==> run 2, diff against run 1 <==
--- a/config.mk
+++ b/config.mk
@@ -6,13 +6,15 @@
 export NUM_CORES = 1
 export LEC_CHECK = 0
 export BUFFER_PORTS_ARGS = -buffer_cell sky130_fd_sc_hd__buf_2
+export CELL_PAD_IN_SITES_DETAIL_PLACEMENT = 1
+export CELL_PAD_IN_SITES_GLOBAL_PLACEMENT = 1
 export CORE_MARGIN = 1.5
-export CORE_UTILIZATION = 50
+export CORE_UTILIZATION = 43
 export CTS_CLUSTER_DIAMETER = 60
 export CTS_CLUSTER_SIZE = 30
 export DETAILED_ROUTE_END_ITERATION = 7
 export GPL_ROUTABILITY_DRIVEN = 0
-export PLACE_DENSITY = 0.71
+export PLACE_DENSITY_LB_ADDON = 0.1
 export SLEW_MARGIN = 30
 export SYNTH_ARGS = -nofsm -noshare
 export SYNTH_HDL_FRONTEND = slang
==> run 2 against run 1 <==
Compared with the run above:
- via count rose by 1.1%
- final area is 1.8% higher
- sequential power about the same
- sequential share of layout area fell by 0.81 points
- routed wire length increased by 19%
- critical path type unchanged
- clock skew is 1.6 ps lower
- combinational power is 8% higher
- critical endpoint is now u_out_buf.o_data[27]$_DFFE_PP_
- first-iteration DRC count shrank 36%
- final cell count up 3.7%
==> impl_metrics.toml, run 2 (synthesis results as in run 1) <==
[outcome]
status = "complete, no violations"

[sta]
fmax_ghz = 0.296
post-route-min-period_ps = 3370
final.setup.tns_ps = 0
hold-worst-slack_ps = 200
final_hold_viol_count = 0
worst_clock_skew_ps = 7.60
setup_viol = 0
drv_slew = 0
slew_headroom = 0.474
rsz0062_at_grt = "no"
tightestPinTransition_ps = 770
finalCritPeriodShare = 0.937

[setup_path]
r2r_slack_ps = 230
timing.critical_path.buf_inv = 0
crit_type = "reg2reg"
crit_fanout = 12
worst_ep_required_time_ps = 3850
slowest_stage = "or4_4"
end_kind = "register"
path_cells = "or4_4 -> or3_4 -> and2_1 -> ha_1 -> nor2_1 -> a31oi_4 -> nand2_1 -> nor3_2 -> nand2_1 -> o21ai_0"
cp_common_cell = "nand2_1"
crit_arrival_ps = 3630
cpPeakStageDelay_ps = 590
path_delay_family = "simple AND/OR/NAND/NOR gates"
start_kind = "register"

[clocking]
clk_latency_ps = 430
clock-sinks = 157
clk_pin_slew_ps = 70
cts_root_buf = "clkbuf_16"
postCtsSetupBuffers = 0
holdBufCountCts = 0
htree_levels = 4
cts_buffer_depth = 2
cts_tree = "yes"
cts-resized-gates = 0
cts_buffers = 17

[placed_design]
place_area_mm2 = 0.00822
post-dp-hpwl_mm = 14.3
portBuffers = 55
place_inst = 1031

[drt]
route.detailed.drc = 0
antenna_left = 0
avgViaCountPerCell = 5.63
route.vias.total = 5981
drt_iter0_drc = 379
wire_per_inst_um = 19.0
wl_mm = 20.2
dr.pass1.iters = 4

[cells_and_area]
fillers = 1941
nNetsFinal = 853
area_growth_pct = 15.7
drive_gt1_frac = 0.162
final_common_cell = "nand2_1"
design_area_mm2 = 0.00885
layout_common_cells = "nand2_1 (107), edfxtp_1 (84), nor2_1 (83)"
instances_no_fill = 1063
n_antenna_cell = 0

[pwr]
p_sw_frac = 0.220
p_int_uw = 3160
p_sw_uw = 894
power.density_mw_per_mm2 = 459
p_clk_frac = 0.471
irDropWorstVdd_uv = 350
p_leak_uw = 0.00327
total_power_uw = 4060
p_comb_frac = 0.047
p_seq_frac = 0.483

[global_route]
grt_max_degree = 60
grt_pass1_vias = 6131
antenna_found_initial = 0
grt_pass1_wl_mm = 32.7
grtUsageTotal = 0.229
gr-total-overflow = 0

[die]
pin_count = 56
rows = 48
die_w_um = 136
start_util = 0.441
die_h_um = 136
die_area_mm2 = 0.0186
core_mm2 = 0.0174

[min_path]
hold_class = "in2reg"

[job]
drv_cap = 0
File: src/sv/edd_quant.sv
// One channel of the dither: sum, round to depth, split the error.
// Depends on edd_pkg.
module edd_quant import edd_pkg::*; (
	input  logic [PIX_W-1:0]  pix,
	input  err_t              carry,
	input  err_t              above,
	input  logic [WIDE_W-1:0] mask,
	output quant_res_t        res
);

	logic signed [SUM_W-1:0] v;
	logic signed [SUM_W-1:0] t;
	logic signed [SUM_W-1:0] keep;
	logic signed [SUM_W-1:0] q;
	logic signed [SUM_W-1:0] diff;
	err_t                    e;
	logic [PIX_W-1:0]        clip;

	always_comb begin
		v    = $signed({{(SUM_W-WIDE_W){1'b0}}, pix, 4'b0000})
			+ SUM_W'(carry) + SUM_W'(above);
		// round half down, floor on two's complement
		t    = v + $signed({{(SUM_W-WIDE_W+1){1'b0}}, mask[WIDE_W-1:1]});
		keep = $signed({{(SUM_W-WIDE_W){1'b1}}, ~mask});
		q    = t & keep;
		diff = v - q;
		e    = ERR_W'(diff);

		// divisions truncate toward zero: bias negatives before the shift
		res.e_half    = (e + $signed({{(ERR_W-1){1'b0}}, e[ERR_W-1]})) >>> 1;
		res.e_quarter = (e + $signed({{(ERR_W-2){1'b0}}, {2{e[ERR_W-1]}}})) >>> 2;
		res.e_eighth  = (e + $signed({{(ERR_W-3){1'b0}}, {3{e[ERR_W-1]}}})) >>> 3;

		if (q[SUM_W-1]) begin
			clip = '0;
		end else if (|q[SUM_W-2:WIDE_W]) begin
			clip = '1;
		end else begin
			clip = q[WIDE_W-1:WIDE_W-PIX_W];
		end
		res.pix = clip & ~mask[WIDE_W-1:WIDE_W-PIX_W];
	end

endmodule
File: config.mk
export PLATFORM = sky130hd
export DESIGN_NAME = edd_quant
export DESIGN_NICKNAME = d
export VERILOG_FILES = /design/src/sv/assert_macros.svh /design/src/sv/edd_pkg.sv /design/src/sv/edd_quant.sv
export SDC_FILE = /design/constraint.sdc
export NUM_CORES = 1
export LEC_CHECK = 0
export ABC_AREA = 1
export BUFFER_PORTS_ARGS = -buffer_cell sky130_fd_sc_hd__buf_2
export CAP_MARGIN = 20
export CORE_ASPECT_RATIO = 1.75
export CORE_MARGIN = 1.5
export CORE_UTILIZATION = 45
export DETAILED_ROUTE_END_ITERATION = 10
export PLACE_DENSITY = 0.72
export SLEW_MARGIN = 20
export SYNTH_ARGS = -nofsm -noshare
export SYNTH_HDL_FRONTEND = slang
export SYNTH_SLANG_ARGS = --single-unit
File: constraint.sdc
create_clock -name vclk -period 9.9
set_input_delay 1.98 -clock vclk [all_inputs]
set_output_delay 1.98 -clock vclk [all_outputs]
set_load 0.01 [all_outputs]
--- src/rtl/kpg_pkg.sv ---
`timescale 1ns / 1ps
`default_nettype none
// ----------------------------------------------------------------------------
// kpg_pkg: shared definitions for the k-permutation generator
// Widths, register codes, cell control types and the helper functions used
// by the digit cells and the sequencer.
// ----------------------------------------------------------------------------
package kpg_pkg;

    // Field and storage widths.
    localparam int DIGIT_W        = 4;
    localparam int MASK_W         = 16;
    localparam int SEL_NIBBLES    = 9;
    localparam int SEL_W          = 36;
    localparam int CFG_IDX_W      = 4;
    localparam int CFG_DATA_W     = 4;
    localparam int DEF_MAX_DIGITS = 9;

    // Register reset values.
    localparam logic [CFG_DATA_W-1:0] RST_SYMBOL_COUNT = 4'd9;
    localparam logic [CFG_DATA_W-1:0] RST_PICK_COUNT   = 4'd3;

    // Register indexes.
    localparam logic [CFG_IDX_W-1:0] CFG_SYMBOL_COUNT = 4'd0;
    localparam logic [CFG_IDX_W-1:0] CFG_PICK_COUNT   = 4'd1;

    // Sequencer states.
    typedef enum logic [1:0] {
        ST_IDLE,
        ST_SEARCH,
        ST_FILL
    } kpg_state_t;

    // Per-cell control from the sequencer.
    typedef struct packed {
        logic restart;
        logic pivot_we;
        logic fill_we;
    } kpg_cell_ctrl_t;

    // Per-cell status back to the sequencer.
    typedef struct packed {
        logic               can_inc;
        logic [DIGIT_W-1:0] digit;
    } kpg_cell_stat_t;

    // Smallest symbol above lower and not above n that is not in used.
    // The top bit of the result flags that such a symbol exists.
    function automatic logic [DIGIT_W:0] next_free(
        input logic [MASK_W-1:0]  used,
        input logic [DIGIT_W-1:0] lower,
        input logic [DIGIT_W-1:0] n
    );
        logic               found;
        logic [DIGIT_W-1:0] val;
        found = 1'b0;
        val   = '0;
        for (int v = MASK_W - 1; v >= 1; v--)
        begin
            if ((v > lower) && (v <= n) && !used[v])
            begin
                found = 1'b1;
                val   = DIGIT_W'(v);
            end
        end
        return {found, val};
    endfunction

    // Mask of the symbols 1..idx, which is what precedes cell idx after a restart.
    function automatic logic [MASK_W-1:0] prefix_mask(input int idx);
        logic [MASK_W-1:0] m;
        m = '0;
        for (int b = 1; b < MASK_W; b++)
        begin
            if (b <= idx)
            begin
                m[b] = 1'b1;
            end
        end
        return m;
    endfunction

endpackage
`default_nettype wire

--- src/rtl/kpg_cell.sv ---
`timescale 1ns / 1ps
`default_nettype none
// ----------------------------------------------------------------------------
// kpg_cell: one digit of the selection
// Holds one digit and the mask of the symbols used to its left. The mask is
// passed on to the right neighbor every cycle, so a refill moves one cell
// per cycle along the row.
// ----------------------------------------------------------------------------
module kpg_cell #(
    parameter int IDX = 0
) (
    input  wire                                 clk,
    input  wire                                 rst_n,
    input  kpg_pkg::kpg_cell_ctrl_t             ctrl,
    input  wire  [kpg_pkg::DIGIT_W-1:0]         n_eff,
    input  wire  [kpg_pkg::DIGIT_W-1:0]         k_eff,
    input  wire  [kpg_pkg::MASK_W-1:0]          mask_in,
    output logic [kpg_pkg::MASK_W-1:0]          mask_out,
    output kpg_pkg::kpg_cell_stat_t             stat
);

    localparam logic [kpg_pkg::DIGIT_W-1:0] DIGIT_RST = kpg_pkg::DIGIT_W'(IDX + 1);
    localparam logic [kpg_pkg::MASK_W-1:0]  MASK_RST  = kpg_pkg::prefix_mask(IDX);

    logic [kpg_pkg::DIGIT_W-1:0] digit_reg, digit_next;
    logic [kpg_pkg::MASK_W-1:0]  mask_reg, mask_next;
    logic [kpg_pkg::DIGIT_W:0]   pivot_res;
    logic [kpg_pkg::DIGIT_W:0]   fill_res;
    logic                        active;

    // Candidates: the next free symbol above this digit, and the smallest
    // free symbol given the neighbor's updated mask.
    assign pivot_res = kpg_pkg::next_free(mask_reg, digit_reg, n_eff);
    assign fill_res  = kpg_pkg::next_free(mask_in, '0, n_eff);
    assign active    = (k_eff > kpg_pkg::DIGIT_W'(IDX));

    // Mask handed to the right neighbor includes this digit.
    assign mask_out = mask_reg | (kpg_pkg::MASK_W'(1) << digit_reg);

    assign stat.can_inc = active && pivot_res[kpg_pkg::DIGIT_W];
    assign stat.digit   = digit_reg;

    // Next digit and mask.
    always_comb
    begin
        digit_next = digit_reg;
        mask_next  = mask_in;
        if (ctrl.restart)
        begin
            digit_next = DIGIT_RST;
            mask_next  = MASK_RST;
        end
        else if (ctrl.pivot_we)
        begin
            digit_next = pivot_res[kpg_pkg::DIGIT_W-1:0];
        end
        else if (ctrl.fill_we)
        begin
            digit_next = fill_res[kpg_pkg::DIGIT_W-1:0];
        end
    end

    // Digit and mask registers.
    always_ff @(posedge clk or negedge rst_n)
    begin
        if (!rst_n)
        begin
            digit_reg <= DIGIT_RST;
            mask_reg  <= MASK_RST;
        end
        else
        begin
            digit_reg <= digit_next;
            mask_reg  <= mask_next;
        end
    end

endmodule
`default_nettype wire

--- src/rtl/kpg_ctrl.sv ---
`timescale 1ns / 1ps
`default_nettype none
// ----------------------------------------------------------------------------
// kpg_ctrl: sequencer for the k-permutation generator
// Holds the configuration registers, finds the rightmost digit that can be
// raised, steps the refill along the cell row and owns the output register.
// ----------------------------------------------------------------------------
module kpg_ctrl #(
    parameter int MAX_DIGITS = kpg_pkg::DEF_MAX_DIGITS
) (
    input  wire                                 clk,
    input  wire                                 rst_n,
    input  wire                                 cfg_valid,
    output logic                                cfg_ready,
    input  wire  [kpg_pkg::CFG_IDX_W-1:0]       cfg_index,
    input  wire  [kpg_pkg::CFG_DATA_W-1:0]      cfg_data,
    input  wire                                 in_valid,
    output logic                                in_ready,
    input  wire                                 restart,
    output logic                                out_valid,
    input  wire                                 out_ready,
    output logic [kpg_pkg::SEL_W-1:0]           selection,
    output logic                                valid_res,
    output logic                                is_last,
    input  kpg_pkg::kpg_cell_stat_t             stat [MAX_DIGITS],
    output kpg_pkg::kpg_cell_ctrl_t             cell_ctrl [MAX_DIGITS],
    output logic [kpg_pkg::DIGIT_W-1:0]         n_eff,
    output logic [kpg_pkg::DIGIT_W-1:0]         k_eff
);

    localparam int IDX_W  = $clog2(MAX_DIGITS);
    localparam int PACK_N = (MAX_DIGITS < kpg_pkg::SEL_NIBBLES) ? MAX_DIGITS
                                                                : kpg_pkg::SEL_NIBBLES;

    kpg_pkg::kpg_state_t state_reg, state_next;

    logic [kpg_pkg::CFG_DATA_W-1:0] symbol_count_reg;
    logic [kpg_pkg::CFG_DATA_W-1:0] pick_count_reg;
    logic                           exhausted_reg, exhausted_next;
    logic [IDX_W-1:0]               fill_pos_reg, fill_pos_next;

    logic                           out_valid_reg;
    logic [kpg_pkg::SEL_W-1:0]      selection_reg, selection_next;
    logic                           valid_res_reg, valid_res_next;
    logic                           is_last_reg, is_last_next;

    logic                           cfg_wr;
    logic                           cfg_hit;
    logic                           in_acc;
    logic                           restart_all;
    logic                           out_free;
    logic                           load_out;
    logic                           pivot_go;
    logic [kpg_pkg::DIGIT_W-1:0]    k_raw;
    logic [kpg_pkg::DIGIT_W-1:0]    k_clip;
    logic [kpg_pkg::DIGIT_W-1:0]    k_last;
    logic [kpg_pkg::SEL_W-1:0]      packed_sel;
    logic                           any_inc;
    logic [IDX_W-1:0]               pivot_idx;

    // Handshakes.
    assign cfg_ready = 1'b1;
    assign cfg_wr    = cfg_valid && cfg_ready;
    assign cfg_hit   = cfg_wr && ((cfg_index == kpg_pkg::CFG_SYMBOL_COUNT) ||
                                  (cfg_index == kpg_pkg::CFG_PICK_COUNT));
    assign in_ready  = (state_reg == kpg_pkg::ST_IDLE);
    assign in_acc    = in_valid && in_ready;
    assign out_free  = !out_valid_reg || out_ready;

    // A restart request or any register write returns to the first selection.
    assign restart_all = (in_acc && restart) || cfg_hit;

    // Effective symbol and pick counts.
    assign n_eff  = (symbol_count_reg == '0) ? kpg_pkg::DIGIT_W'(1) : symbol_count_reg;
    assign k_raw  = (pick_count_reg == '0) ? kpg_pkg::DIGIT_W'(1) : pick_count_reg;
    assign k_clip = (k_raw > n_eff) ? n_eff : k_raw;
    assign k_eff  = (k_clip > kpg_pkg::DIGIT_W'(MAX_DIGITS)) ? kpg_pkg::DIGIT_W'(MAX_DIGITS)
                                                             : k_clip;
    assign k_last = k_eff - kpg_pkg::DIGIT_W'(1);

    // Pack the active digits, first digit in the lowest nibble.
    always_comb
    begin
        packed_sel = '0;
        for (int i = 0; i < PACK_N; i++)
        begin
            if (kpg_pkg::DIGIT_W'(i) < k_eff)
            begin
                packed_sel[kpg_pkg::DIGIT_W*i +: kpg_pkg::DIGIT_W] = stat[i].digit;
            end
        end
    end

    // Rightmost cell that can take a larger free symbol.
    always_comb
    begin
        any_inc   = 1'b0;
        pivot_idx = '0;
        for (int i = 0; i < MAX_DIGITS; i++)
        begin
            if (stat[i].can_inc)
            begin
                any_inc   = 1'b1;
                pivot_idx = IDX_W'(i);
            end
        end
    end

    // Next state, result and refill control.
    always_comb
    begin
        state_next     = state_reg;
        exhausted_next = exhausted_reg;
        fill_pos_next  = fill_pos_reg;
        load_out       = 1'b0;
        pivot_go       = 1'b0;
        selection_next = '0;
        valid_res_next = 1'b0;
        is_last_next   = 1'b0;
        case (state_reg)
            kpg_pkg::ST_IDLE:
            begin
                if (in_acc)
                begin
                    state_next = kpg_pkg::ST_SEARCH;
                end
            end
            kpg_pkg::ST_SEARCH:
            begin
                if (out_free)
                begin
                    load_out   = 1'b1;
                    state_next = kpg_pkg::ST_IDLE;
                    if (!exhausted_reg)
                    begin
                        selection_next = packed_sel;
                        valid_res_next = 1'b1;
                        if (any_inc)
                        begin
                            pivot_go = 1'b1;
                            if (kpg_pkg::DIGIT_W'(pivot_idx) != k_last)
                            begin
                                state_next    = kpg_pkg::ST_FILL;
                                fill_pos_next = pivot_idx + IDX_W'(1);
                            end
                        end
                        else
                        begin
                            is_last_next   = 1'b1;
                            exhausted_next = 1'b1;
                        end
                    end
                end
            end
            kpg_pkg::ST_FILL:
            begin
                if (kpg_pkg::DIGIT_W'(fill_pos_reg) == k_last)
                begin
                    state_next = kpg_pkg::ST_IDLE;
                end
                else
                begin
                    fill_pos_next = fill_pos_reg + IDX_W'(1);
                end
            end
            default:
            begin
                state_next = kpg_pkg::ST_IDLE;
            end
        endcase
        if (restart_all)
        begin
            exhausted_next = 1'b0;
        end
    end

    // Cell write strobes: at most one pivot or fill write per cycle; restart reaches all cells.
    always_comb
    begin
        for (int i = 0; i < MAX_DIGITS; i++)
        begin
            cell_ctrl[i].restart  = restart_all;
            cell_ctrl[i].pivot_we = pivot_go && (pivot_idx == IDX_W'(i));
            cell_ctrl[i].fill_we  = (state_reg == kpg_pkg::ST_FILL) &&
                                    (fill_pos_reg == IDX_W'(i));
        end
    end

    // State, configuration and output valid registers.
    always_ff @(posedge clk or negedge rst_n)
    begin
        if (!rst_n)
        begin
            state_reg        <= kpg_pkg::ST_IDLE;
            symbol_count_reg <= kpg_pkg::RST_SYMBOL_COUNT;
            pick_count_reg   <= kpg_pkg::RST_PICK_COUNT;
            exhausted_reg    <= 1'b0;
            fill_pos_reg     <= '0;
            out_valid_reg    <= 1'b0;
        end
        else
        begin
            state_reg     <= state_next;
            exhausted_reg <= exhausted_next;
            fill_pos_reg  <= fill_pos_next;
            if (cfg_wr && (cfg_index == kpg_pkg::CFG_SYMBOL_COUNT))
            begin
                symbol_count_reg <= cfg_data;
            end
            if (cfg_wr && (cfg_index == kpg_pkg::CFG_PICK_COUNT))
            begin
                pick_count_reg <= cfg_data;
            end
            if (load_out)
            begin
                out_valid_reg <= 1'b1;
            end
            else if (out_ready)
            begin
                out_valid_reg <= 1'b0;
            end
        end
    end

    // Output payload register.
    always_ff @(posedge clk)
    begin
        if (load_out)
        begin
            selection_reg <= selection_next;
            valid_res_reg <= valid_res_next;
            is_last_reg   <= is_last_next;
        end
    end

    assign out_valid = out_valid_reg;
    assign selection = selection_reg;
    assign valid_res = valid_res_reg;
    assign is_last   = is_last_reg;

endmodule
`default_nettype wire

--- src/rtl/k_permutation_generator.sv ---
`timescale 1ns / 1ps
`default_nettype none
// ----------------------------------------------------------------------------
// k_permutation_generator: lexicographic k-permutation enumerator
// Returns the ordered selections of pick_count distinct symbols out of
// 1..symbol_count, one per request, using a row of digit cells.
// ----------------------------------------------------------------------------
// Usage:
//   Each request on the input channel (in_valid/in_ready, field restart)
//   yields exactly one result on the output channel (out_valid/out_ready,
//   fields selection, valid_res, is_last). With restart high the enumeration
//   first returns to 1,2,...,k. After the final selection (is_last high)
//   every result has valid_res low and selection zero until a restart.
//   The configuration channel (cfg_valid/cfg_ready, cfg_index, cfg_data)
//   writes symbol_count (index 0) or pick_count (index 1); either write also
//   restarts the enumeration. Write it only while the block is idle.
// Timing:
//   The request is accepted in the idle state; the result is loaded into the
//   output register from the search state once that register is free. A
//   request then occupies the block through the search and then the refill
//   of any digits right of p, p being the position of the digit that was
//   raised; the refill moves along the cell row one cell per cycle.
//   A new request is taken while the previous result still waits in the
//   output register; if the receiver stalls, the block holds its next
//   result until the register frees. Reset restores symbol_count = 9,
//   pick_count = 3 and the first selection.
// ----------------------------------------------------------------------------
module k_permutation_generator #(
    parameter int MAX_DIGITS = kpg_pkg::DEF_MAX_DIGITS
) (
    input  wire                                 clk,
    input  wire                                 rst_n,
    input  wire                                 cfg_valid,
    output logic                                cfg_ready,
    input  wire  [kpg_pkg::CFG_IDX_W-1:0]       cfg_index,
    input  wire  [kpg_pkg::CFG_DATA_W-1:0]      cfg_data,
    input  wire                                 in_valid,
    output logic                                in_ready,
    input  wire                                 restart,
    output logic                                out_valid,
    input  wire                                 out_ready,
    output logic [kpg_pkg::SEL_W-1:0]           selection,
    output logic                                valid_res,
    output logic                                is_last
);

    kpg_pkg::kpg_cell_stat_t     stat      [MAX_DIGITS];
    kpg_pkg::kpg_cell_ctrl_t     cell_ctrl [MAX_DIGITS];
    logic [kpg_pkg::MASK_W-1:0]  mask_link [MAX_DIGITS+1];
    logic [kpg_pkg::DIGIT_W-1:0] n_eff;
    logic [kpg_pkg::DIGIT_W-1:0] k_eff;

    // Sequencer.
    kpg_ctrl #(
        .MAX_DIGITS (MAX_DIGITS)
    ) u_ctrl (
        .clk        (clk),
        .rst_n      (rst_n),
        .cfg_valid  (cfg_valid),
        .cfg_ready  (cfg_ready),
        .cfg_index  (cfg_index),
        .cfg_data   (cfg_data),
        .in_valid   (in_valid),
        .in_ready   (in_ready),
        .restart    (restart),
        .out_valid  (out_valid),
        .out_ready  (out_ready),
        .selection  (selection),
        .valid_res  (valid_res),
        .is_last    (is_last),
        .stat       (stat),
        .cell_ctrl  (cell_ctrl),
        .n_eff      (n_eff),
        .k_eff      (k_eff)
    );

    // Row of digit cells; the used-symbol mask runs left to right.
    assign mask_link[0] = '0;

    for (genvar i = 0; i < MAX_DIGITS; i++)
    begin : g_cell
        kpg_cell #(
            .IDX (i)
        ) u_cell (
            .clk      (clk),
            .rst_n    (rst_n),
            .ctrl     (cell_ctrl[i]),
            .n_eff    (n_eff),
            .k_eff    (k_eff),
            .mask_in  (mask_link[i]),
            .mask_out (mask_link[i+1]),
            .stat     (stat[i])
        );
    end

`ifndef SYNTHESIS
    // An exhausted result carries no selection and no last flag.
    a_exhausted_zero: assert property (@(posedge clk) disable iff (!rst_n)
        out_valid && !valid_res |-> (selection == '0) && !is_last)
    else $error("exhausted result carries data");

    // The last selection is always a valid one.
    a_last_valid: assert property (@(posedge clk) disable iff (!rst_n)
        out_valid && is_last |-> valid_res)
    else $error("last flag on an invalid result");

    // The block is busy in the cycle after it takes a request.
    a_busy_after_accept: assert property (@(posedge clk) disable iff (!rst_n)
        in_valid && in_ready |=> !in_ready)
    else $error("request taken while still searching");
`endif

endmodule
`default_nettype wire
□ □ □ □ □
§ YOUR GOAL: Which lines above hold the string "higher"? Show each of them.

§ WRITTEN RESPONSE:
- final area is 1.8% higher
- combinational power is 8% higher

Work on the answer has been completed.